For this exercise, return exactly the lines of the material below that begin at the one with "standard.sh (not shown)" and stop after the one with "- CTS_CLUSTER_SIZE: 24 -> unset".

........

What follows belongs to an exercise in optimizing a design on an open flow for small area, a short achievable clock period and few clock cycles; a production flow would make more cautious choices.
RTL that was checked went through simulation tests only; none was proved equivalent to the original.
Power figures rest on the tool's default switching activity, not on a simulated workload.

==> flow/design.v (excerpt) <==
module cpu(clk, reset, imem_addr, imem_data, dmem_addr, dmem_we, dmem_wdata, dmem_rdata, done);
Settings: LEC_CHECK=0, CAP_MARGIN=20, CORE_MARGIN=2, CORE_UTILIZATION=65, CTS_BUF_LIST=sky130_fd_sc_hd__clkbuf_16, CTS_CLUSTER_DIAMETER=80, CTS_CLUSTER_SIZE=24, SLEW_MARGIN=20, SYNTH_HIERARCHICAL=1, SYNTH_MINIMUM_KEEP_SIZE=0; clock period 10.0 ns.
standard.sh (not shown) runs the stock make flow with config.mk's settings and CLKGATE_MAP_FILE= SYNTH_SCRIPT=/design/flow/synth_recipe.tcl, a recipe that flattens the netlist after the stock synthesis.
==> flow/flow/run.sh <==
#!/bin/bash
# Standard layout, with timing repair aiming below the clock period by
# SETUP_SLACK_MARGIN ns. The SDC (clock period, I/O delays) is unchanged.
set -euo pipefail
bash standard.sh SETUP_SLACK_MARGIN=6 finish > standard.log 2>&1
The starting point produced a clean layout.
Edit:
- CTS_BUF_LIST: sky130_fd_sc_hd__clkbuf_16 -> sky130_fd_sc_hd__clkbuf_8
- CTS_CLUSTER_DIAMETER: 80 -> unset
- CTS_CLUSTER_SIZE: 24 -> unset
Outcome: Via count rises slightly; final area climbs by a few percent; non-clock buffer count increases by 2; core utilization goes up by 2.0 points; worst setup slack gains 0.042 ns; combinational power stays flat; clock skew went up by 0.031 ns.
No run of this note included a check of the RTL's function; only the layout flow was run.

* * *

Another version of the RTL of cpu (not shown whole).
Size: ~5600 cells after synthesis, roughly 130 I/O pins.
export LEC_CHECK = 0
export CAP_MARGIN = 20
export CORE_MARGIN = 2
export CORE_UTILIZATION = 65
export CTS_BUF_LIST = sky130_fd_sc_hd__clkbuf_16
export CTS_CLUSTER_DIAMETER = 100
export CTS_CLUSTER_SIZE = 32
export SLEW_MARGIN = 20
export SYNTH_HIERARCHICAL = 1
export SYNTH_MINIMUM_KEEP_SIZE = 0
create_clock -name core_clock -period 10.0 [get_ports {clk}]
==> flow/flow/run.sh <==
#!/bin/bash
# The standard layout, with two changes after the standard synthesis:
#  - timing repair aims MARGIN ns below the clock period (the SDC is unchanged);
#  - the clkdlybuf4s* delay cells are not used, so the port buffers that
#    buffer_ports inserts are plain buffers instead of delay cells.
set -euo pipefail
MARGIN=${MARGIN:-6.2}
DONT_USE="sky130_fd_sc_hd__probe_p_8 sky130_fd_sc_hd__probec_p_8 sky130_fd_sc_hd__lpflow_bleeder_1 sky130_fd_sc_hd__lpflow_clkbufkapwr_1 sky130_fd_sc_hd__lpflow_clkbufkapwr_16 sky130_fd_sc_hd__lpflow_clkbufkapwr_2 sky130_fd_sc_hd__lpflow_clkbufkapwr_4 sky130_fd_sc_hd__lpflow_clkbufkapwr_8 sky130_fd_sc_hd__lpflow_clkinvkapwr_1 sky130_fd_sc_hd__lpflow_clkinvkapwr_16 sky130_fd_sc_hd__lpflow_clkinvkapwr_2 sky130_fd_sc_hd__lpflow_clkinvkapwr_4 sky130_fd_sc_hd__lpflow_clkinvkapwr_8 sky130_fd_sc_hd__lpflow_decapkapwr_12 sky130_fd_sc_hd__lpflow_decapkapwr_3 sky130_fd_sc_hd__lpflow_decapkapwr_4 sky130_fd_sc_hd__lpflow_decapkapwr_6 sky130_fd_sc_hd__lpflow_decapkapwr_8 sky130_fd_sc_hd__lpflow_inputiso0n_1 sky130_fd_sc_hd__lpflow_inputiso0p_1 sky130_fd_sc_hd__lpflow_inputiso1n_1 sky130_fd_sc_hd__lpflow_inputiso1p_1 sky130_fd_sc_hd__lpflow_inputisolatch_1 sky130_fd_sc_hd__lpflow_isobufsrc_1 sky130_fd_sc_hd__lpflow_isobufsrc_16 sky130_fd_sc_hd__lpflow_isobufsrc_2 sky130_fd_sc_hd__lpflow_isobufsrc_4 sky130_fd_sc_hd__lpflow_isobufsrc_8 sky130_fd_sc_hd__lpflow_isobufsrckapwr_16 sky130_fd_sc_hd__lpflow_lsbuf_lh_hl_isowell_tap_1 sky130_fd_sc_hd__lpflow_lsbuf_lh_hl_isowell_tap_2 sky130_fd_sc_hd__lpflow_lsbuf_lh_hl_isowell_tap_4 sky130_fd_sc_hd__lpflow_lsbuf_lh_isowell_4 sky130_fd_sc_hd__lpflow_lsbuf_lh_isowell_tap_1 sky130_fd_sc_hd__lpflow_lsbuf_lh_isowell_tap_2 sky130_fd_sc_hd__lpflow_lsbuf_lh_isowell_tap_4"
DONT_USE="$DONT_USE sky130_fd_sc_hd__clkdlybuf4s15_1 sky130_fd_sc_hd__clkdlybuf4s15_2 sky130_fd_sc_hd__clkdlybuf4s18_1 sky130_fd_sc_hd__clkdlybuf4s18_2 sky130_fd_sc_hd__clkdlybuf4s25_1 sky130_fd_sc_hd__clkdlybuf4s25_2 sky130_fd_sc_hd__clkdlybuf4s50_1 sky130_fd_sc_hd__clkdlybuf4s50_2"
# standard synthesis, unchanged
bash standard.sh synth > synth.log 2>&1
# floorplan to final layout
bash standard.sh "SETUP_SLACK_MARGIN=$MARGIN" "DONT_USE_CELLS=$DONT_USE" finish > layout.log 2>&1
The baseline finished with timing, DRC and antenna clean.
Testbench counts at the start, summed over its fixed seeds: cycles 51,781.
Edit:
Settings changed: CTS_CLUSTER_DIAMETER 100 to 80, CTS_CLUSTER_SIZE 32 to 28.
Result: The changed run finished with timing, DRC and antenna clean; non-clock buffer count goes down by 19; sequential cell count does not change; global-route usage goes up by 0.17 points.

* * *

cpu, a different RTL version from the one above (not shown whole).
Size: ~5,600 cells after synthesis, ~130 I/O pins, roughly 0.073 sq mm of cells after synthesis.
Settings: LEC_CHECK=0, CAP_MARGIN=20, CORE_MARGIN=2, CORE_UTILIZATION=65, CTS_BUF_LIST=sky130_fd_sc_hd__clkbuf_16, CTS_CLUSTER_DIAMETER=80, CTS_CLUSTER_SIZE=24, SLEW_MARGIN=20, SYNTH_HIERARCHICAL=1, SYNTH_MINIMUM_KEEP_SIZE=0; clock period 10.0 ns.
==> flow/flow/run.sh <==
#!/bin/bash
# The standard layout, with two changes after the standard synthesis:
#  - timing repair aims MARGIN ns below the clock period (the SDC is unchanged);
#  - the clkdlybuf4s* delay cells are not used, so the port buffers that
#    buffer_ports inserts are plain buffers instead of delay cells.
set -euo pipefail
MARGIN=${MARGIN:-6.0}
DONT_USE="sky130_fd_sc_hd__probe_p_8 sky130_fd_sc_hd__probec_p_8 sky130_fd_sc_hd__lpflow_bleeder_1 sky130_fd_sc_hd__lpflow_clkbufkapwr_1 sky130_fd_sc_hd__lpflow_clkbufkapwr_16 sky130_fd_sc_hd__lpflow_clkbufkapwr_2 sky130_fd_sc_hd__lpflow_clkbufkapwr_4 sky130_fd_sc_hd__lpflow_clkbufkapwr_8 sky130_fd_sc_hd__lpflow_clkinvkapwr_1 sky130_fd_sc_hd__lpflow_clkinvkapwr_16 sky130_fd_sc_hd__lpflow_clkinvkapwr_2 sky130_fd_sc_hd__lpflow_clkinvkapwr_4 sky130_fd_sc_hd__lpflow_clkinvkapwr_8 sky130_fd_sc_hd__lpflow_decapkapwr_12 sky130_fd_sc_hd__lpflow_decapkapwr_3 sky130_fd_sc_hd__lpflow_decapkapwr_4 sky130_fd_sc_hd__lpflow_decapkapwr_6 sky130_fd_sc_hd__lpflow_decapkapwr_8 sky130_fd_sc_hd__lpflow_inputiso0n_1 sky130_fd_sc_hd__lpflow_inputiso0p_1 sky130_fd_sc_hd__lpflow_inputiso1n_1 sky130_fd_sc_hd__lpflow_inputiso1p_1 sky130_fd_sc_hd__lpflow_inputisolatch_1 sky130_fd_sc_hd__lpflow_isobufsrc_1 sky130_fd_sc_hd__lpflow_isobufsrc_16 sky130_fd_sc_hd__lpflow_isobufsrc_2 sky130_fd_sc_hd__lpflow_isobufsrc_4 sky130_fd_sc_hd__lpflow_isobufsrc_8 sky130_fd_sc_hd__lpflow_isobufsrckapwr_16 sky130_fd_sc_hd__lpflow_lsbuf_lh_hl_isowell_tap_1 sky130_fd_sc_hd__lpflow_lsbuf_lh_hl_isowell_tap_2 sky130_fd_sc_hd__lpflow_lsbuf_lh_hl_isowell_tap_4 sky130_fd_sc_hd__lpflow_lsbuf_lh_isowell_4 sky130_fd_sc_hd__lpflow_lsbuf_lh_isowell_tap_1 sky130_fd_sc_hd__lpflow_lsbuf_lh_isowell_tap_2 sky130_fd_sc_hd__lpflow_lsbuf_lh_isowell_tap_4"
DONT_USE="$DONT_USE sky130_fd_sc_hd__clkdlybuf4s15_1 sky130_fd_sc_hd__clkdlybuf4s15_2 sky130_fd_sc_hd__clkdlybuf4s18_1 sky130_fd_sc_hd__clkdlybuf4s18_2 sky130_fd_sc_hd__clkdlybuf4s25_1 sky130_fd_sc_hd__clkdlybuf4s25_2 sky130_fd_sc_hd__clkdlybuf4s50_1 sky130_fd_sc_hd__clkdlybuf4s50_2"
# standard synthesis, unchanged
bash standard.sh synth > synth.log 2>&1
# floorplan to final layout
bash standard.sh "SETUP_SLACK_MARGIN=$MARGIN" "DONT_USE_CELLS=$DONT_USE" finish > layout.log 2>&1
Testbench counts at the start, summed over its fixed seeds: cycles 51,781.
Edit:
--- a/flow/flow/run.sh
+++ b/flow/flow/run.sh
@@ -5,5 +5,5 @@
 #    buffer_ports inserts are plain buffers instead of delay cells.
 set -euo pipefail
-MARGIN=${MARGIN:-6.0}
+MARGIN=${MARGIN:-6.2}
 DONT_USE="sky130_fd_sc_hd__probe_p_8 sky130_fd_sc_hd__probec_p_8 sky130_fd_sc_hd__lpflow_bleeder_1 sky130_fd_sc_hd__lpflow_clkbufkapwr_1 sky130_fd_sc_hd__lpflow_clkbufkapwr_16 sky130_fd_sc_hd__lpflow_clkbufkapwr_2 sky130_fd_sc_hd__lpflow_clkbufkapwr_4 sky130_fd_sc_hd__lpflow_clkbufkapwr_8 sky130_fd_sc_hd__lpflow_clkinvkapwr_1 sky130_fd_sc_hd__lpflow_clkinvkapwr_16 sky130_fd_sc_hd__lpflow_clkinvkapwr_2 sky130_fd_sc_hd__lpflow_clkinvkapwr_4 sky130_fd_sc_hd__lpflow_clkinvkapwr_8 sky130_fd_sc_hd__lpflow_decapkapwr_12 sky130_fd_sc_hd__lpflow_decapkapwr_3 sky130_fd_sc_hd__lpflow_decapkapwr_4 sky130_fd_sc_hd__lpflow_decapkapwr_6 sky130_fd_sc_hd__lpflow_decapkapwr_8 sky130_fd_sc_hd__lpflow_inputiso0n_1 sky130_fd_sc_hd__lpflow_inputiso0p_1 sky130_fd_sc_hd__lpflow_inputiso1n_1 sky130_fd_sc_hd__lpflow_inputiso1p_1 sky130_fd_sc_hd__lpflow_inputisolatch_1 sky130_fd_sc_hd__lpflow_isobufsrc_1 sky130_fd_sc_hd__lpflow_isobufsrc_16 sky130_fd_sc_hd__lpflow_isobufsrc_2 sky130_fd_sc_hd__lpflow_isobufsrc_4 sky130_fd_sc_hd__lpflow_isobufsrc_8 sky130_fd_sc_hd__lpflow_isobufsrckapwr_16 sky130_fd_sc_hd__lpflow_lsbuf_lh_hl_isowell_tap_1 sky130_fd_sc_hd__lpflow_lsbuf_lh_hl_isowell_tap_2 sky130_fd_sc_hd__lpflow_lsbuf_lh_hl_isowell_tap_4 sky130_fd_sc_hd__lpflow_lsbuf_lh_isowell_4 sky130_fd_sc_hd__lpflow_lsbuf_lh_isowell_tap_1 sky130_fd_sc_hd__lpflow_lsbuf_lh_isowell_tap_2 sky130_fd_sc_hd__lpflow_lsbuf_lh_isowell_tap_4"
 DONT_USE="$DONT_USE sky130_fd_sc_hd__clkdlybuf4s15_1 sky130_fd_sc_hd__clkdlybuf4s15_2 sky130_fd_sc_hd__clkdlybuf4s18_1 sky130_fd_sc_hd__clkdlybuf4s18_2 sky130_fd_sc_hd__clkdlybuf4s25_1 sky130_fd_sc_hd__clkdlybuf4s25_2 sky130_fd_sc_hd__clkdlybuf4s50_1 sky130_fd_sc_hd__clkdlybuf4s50_2"
Settings changed: CTS_CLUSTER_SIZE 24 to 28.
=> Worst setup slack gains 0.16 ns; cell count rose slightly; count of clock-buffer cells in the layout goes down by 7; routed wire length went up slightly; utilization goes up by 0.70 points; critical path depth does not change; sequential share of layout area is lower by 0.37 points; maximum frequency goes up by a few percent; final area came out higher slightly; total power climbs slightly; hold slack gains 0.0095 ns.
Edit:
Settings changed: CTS_CLUSTER_SIZE 28 to 24.
Effect: Clock skew fell by 0.0071 ns; sequential cell count is unchanged; die area does not change; setup slack gets worse by 0.038 ns; design area hardly moves; non-clock buffer count fell by 7; wire length barely changes; total power rose by about 0.44%.

[afterwards: timing with drivers on the ports]
In the flow no input, the clock included, has a driving cell. The finished layouts below were timed again as built, in two steps. Step 1, drivers: a clkbuf_16 drives clk and a buf_2 each remaining input, both assumed. Step 2, shift: input delay + t, output delay - t, t = (earliest + latest rising clock arrival at the registers) / 2. This alone moves slack from input paths to output paths. Three values: ideal ports, drivers, drivers and shift; two values: the first two.
| run | t (ns) | slack for setup (ns) | worst hold slack (ns) | clock arrival spread, ns | worst register clock-pin slew, ns |
|---|---|---|---|---|---|
| the first run of note 1 | 0.770 | 5.454 / 5.454 / 5.351 | 0.371 / 0.371 / 0.371 | 0.045 / 0.045 | 0.10 / 0.10 |
| the second run of note 1 | 0.980 | 5.496 / 5.496 / 5.219 | 0.365 / 0.365 / 0.365 | 0.075 / 0.076 | 0.07 / 0.07 |
| the first run of note 2 | 0.797 | 6.135 / 6.135 / 5.477 | 0.380 / 0.380 / 0.380 | 0.062 / 0.061 | 0.12 / 0.12 |
| the second run of note 2 | 0.766 | 6.115 / 6.115 / 5.530 | 0.376 / 0.376 / 0.376 | 0.069 / 0.069 | 0.11 / 0.11 |
| the first run of note 3 | 0.770 | 5.853 / 5.853 / 5.300 | 0.396 / 0.396 / 0.396 | 0.065 / 0.065 | 0.10 / 0.10 |
| the second run of note 3 | 0.755 | 6.011 / 6.011 / 5.390 | 0.406 / 0.406 / 0.406 | 0.062 / 0.062 | 0.11 / 0.11 |
| the third run of note 3 | 0.773 | 5.972 / 5.972 / 5.377 | 0.402 / 0.402 / 0.402 | 0.053 / 0.054 | 0.10 / 0.10 |
After both steps setup and hold are still met in every run listed. The setup slack of the first run of note 2, which loses most, moves by 0.000 ns with the drivers and by -0.658 ns with both steps.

........

- Answer to this task
standard.sh (not shown) runs the stock make flow with config.mk's settings and CLKGATE_MAP_FILE= SYNTH_SCRIPT=/design/flow/synth_recipe.tcl, a recipe that flattens the netlist after the stock synthesis.
==> flow/flow/run.sh <==
#!/bin/bash
# Standard layout, with timing repair aiming below the clock period by
# SETUP_SLACK_MARGIN ns. The SDC (clock period, I/O delays) is unchanged.
set -euo pipefail
bash standard.sh SETUP_SLACK_MARGIN=6 finish > standard.log 2>&1
The starting point produced a clean layout.
Edit:
- CTS_BUF_LIST: sky130_fd_sc_hd__clkbuf_16 -> sky130_fd_sc_hd__clkbuf_8
- CTS_CLUSTER_DIAMETER: 80 -> unset
- CTS_CLUSTER_SIZE: 24 -> unset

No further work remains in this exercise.